The assistant also demonstrates awareness of the broader codebase context. The LSP errors reported in the diagnostics—'util/thread_pool_t.hpp' file not found and 'blst_t.hpp' file not found—are from unrelated files in the supraseal dependency and do not affect the Phase 7 document. The assistant does not address them because they are pre-existing issues in external dependencies, not problems introduced by the new document.

Assumptions and Their Risks

The Phase 7 design makes several assumptions that carry inherent risk. It assumes that 20 concurrent synthesis workers will not cause destructive CPU contention on a 96-core machine, even though earlier experiments with parallel synthesis showed contention becoming a bottleneck. It assumes that the GPU channel capacity of 2–3 is sufficient to absorb variance in synthesis completion times without starving the GPU. It assumes that malloc_trim(0) after each partition is sufficient to keep memory fragmentation under control. It assumes that the existing synthesize_partition() and ProofAssembler components, which were designed for a different pipeline model, will integrate cleanly into the new per-partition dispatch architecture.

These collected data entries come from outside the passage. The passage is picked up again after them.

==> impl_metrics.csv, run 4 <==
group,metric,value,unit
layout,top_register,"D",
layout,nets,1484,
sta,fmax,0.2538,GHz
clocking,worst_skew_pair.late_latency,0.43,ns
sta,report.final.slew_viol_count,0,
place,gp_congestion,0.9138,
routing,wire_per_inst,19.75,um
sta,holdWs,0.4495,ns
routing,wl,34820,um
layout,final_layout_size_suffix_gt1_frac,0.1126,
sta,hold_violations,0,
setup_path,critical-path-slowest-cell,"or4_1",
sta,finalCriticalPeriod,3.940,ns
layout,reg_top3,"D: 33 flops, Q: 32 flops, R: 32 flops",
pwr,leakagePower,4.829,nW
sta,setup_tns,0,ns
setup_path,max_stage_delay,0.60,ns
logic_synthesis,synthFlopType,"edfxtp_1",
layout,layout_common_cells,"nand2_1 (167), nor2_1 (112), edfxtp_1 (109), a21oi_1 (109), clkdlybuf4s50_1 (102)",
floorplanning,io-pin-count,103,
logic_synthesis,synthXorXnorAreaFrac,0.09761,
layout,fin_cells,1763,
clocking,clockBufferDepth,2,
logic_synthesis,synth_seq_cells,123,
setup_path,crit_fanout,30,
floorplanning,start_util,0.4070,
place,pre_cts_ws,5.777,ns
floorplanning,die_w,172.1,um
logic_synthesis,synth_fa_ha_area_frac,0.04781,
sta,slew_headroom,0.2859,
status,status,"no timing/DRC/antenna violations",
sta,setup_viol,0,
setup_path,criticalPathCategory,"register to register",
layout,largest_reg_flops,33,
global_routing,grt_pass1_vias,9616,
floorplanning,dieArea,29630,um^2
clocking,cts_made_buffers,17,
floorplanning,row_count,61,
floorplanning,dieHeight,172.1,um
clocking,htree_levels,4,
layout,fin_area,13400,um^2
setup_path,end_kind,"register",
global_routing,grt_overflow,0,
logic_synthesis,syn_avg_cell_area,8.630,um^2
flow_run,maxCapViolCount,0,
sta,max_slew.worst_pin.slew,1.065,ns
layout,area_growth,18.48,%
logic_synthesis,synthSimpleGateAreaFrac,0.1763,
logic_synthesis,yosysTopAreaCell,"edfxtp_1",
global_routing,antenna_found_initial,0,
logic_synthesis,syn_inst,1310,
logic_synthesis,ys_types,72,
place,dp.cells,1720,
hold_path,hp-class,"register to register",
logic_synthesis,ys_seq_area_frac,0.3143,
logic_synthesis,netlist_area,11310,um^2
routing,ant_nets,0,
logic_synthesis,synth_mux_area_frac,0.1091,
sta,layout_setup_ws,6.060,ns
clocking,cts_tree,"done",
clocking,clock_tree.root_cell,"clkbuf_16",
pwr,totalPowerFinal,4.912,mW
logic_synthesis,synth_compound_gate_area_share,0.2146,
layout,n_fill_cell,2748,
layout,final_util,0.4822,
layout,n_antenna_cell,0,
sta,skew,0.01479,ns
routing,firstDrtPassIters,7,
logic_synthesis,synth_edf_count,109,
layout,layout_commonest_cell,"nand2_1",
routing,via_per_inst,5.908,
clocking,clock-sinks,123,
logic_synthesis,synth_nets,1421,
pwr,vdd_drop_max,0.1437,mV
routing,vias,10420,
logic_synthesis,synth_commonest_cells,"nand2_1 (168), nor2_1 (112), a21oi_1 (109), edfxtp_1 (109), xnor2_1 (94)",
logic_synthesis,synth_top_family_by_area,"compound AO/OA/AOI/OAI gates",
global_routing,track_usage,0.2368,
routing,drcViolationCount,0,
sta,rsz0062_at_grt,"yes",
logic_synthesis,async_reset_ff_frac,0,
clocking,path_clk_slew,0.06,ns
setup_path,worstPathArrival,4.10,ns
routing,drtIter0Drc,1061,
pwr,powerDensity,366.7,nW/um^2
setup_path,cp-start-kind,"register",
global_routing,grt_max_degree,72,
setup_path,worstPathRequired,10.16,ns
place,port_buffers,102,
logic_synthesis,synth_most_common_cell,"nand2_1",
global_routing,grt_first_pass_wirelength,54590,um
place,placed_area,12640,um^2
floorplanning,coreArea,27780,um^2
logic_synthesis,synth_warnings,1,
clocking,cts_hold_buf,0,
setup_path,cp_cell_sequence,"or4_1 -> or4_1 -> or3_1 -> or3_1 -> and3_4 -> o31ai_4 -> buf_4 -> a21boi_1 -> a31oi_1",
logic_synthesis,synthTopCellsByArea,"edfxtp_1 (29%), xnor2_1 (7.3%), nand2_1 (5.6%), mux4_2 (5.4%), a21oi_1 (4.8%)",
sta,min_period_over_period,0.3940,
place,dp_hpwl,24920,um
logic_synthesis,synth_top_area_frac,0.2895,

The most significant assumption is that the cross-sector pipelining benefit will materialize as expected. The 30-second steady-state estimate depends on having multiple sectors queued continuously. If the proving workload consists of isolated single-sector requests with long gaps between them, the first-sector penalty of ~33–35 seconds applies, and the cross-sector overlap never activates. The design document acknowledges this implicitly by distinguishing between single-sector and steady-state performance.

Why This Message Matters

Message 2018 is the culmination of an entire segment of work. It represents the transition from analysis to action, from understanding to specification. The assistant had spent the preceding messages absorbing a fundamental correction to its mental model, validating the new model through simulation and memory analysis, and iterating on the architecture with the user. This message formalizes that work into a concrete, actionable plan that can be reviewed, discussed, and eventually implemented.

In the broader narrative of the opencode session, this is the moment when the Phase 7 architecture becomes real—not just an idea in conversation, but a document on disk that will guide the next phase of development. The write tool call is the boundary between design and implementation, between what could be done and what will be done.